3）应用PCR从载体pGL4.0中扩增荧光素酶报告基因，并连接入T载体pMD19-T Simple中，得到质粒pMD19-Luc2 Simple；

4）通过步骤3）得到的质粒pMD19-Luc2 Simple将荧光素酶报告基因克隆至步骤2）得到的载体CSⅡ-MCS-IRES2-Venus的酶切、去磷处理产物中，得到质粒CSⅡ- MCS-Luc2-IRES2-Venus；

5）质粒CSⅡ- MCS-Luc2-IRES2-Venus酶切后，加入dTTP和Taq聚合酶反应得到慢病毒T载体pLenti-T。

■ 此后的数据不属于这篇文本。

==> src/rtl/mod_addsub_pipe.sv <==
// Two-stage pipelined multi-lane modular adder/subtractor with valid/ready on both sides.
// Optional build macro MOD_ADDSUB_RANGE_CHK_EN adds a sticky range_err output flagging
// any accepted operand that is not below the beat's modulus.
module mod_addsub_pipe
  import fhe_arith_pkg::*;
#(
  parameter int unsigned WIDTH = DEF_WIDTH,
  parameter int unsigned LANES = 4,
  parameter int unsigned TAG_W = 8
) (
  input  logic                   clk,
  input  logic                   rstn,
  input  logic                   in_valid,
  output logic                   in_ready,
  input  logic                   in_op,
  input  logic [WIDTH-1:0]       in_q,
  input  logic [LANES*WIDTH-1:0] in_a,
  input  logic [LANES*WIDTH-1:0] in_b,
  input  logic [TAG_W-1:0]       in_tag,
  output logic                   out_valid,
  input  logic                   out_ready,
  output logic [LANES*WIDTH-1:0] out_data,
  output logic [TAG_W-1:0]       out_tag
`ifdef MOD_ADDSUB_RANGE_CHK_EN
  ,
  output logic                   range_err
`endif
);

  localparam int unsigned SW = WIDTH + 1;

  logic             s1_valid;
  op_e              s1_op;
  logic [TAG_W-1:0] s1_tag;
  logic [SW-1:0]    s1_s   [LANES];
  logic [SW-1:0]    s1_d   [LANES];
  logic [SW-1:0]    lane_s [LANES];
  logic [SW-1:0]    lane_d [LANES];

  logic                   s1_adv;
  logic                   s2_adv;
  logic                   in_fire;
  logic [LANES-1:0]       sel_d;
  logic [LANES*WIDTH-1:0] sel_data;
  op_e                    in_op_e;

  // Stage advance chain: S2 frees when empty or drained, S1 when empty or S2 advances
  assign s2_adv   = ~out_valid | out_ready;
  assign s1_adv   = ~s1_valid | s2_adv;
  assign in_ready = s1_adv;
  assign in_fire  = in_valid & s1_adv;
  assign in_op_e  = op_e'(in_op);

  // Per-lane first-stage arithmetic
  for (genvar i = 0; i < LANES; i++) begin : g_lane
    mod_addsub_lane #(
      .WIDTH(WIDTH)
    ) u_lane (
      .a (in_a[i*WIDTH +: WIDTH]),
      .b (in_b[i*WIDTH +: WIDTH]),
      .q (in_q),
      .op(in_op_e),
      .s (lane_s[i]),
      .d (lane_d[i])
    );
  end

  // S1 register: capture raw/corrected lane values, op and tag on acceptance
  always_ff @(posedge clk or negedge rstn) begin
    if (!rstn) begin
      s1_valid <= 1'b0;
      s1_op    <= OP_ADD;
      s1_tag   <= '0;
      for (int i = 0; i < LANES; i++) begin
        s1_s[i] <= '0;
        s1_d[i] <= '0;
      end
    end else begin
      if (s1_adv) begin
        s1_valid <= in_valid;
      end
      if (in_fire) begin
        s1_op  <= in_op_e;
        s1_tag <= in_tag;
        for (int i = 0; i < LANES; i++) begin
          s1_s[i] <= lane_s[i];
          s1_d[i] <= lane_d[i];
        end
      end
    end
  end

  // S2 select: add keeps d unless it went negative without a carry; sub keeps d on borrow
  always_comb begin
    sel_d    = '0;
    sel_data = '0;
    for (int i = 0; i < LANES; i++) begin
      if (s1_op == OP_SUB) begin
        sel_d[i] = s1_s[i][WIDTH];
      end else begin
        sel_d[i] = s1_s[i][WIDTH] | ~s1_d[i][WIDTH];
      end
      sel_data[i*WIDTH +: WIDTH] = sel_d[i] ? s1_d[i][WIDTH-1:0] : s1_s[i][WIDTH-1:0];
    end
  end

  // S2 register: output beat, held while downstream stalls
  always_ff @(posedge clk or negedge rstn) begin
    if (!rstn) begin
      out_valid <= 1'b0;
      out_data  <= '0;
      out_tag   <= '0;
    end else if (s2_adv) begin
      out_valid <= s1_valid;
      if (s1_valid) begin
        out_data <= sel_data;
        out_tag  <= s1_tag;
      end
    end
  end

`ifdef MOD_ADDSUB_RANGE_CHK_EN
  logic [LANES-1:0] lane_oor;

  // Per-lane operand range comparison against the beat modulus
  always_comb begin
    lane_oor = '0;
    for (int i = 0; i < LANES; i++) begin
      lane_oor[i] = (in_a[i*WIDTH +: WIDTH] >= in_q) | (in_b[i*WIDTH +: WIDTH] >= in_q);
    end
  end

  // Sticky error flag, cleared only by reset
  always_ff @(posedge clk or negedge rstn) begin
    if (!rstn) begin
      range_err <= 1'b0;
    end else if (in_fire && (|lane_oor)) begin
      range_err <= 1'b1;
    end
  end
`endif

endmodule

5.如权利要求4所述的一种用于启动子分析的慢病毒T载体的构建方法，其特征在于所述的步骤1）中使用限制性内切酶AgeⅠ去除载体多克隆位点前的EF启动子。

6.如权利要求4所述的一种用于启动子分析的慢病毒T载体的构建方法，其特征在于所述的步骤3）中PCR扩增在基因5’端引物中引入酶切位点NheⅠ、SwaⅠ和BamHⅠ酶切位点，在基因的3’端引物中引入酶切位点BglⅡ。

7.如权利要求4所述的一种用于启动子分析的慢病毒T载体的构建方法，其特征在于所述的步骤4）中载体CSⅡ-MCS-IRES2-Venus使用BamHⅠ酶切，载体CSⅡ-MCS-IRES2-Venus使用CIAP试剂进行去磷处理。

8.如权利要求4所述的一种用于启动子分析的慢病毒T载体的构建方法，其特征在于所述的步骤5）中质粒CSⅡ- MCS-Luc2-IRES2-Venus使用SwaⅠ酶切。

9.如权利要求4所述的一种用于启动子分析的慢病毒T载体的构建方法，其特征在于所述的步骤5）中质粒CSⅡ- MCS-Luc2-IRES2-Venus酶切后，加入dTTP和Taq聚合酶在72℃反应 2小时。

10.一种用于启动子分析的慢病毒T载体在体内或体外进行真核生物启动子活性分析的应用。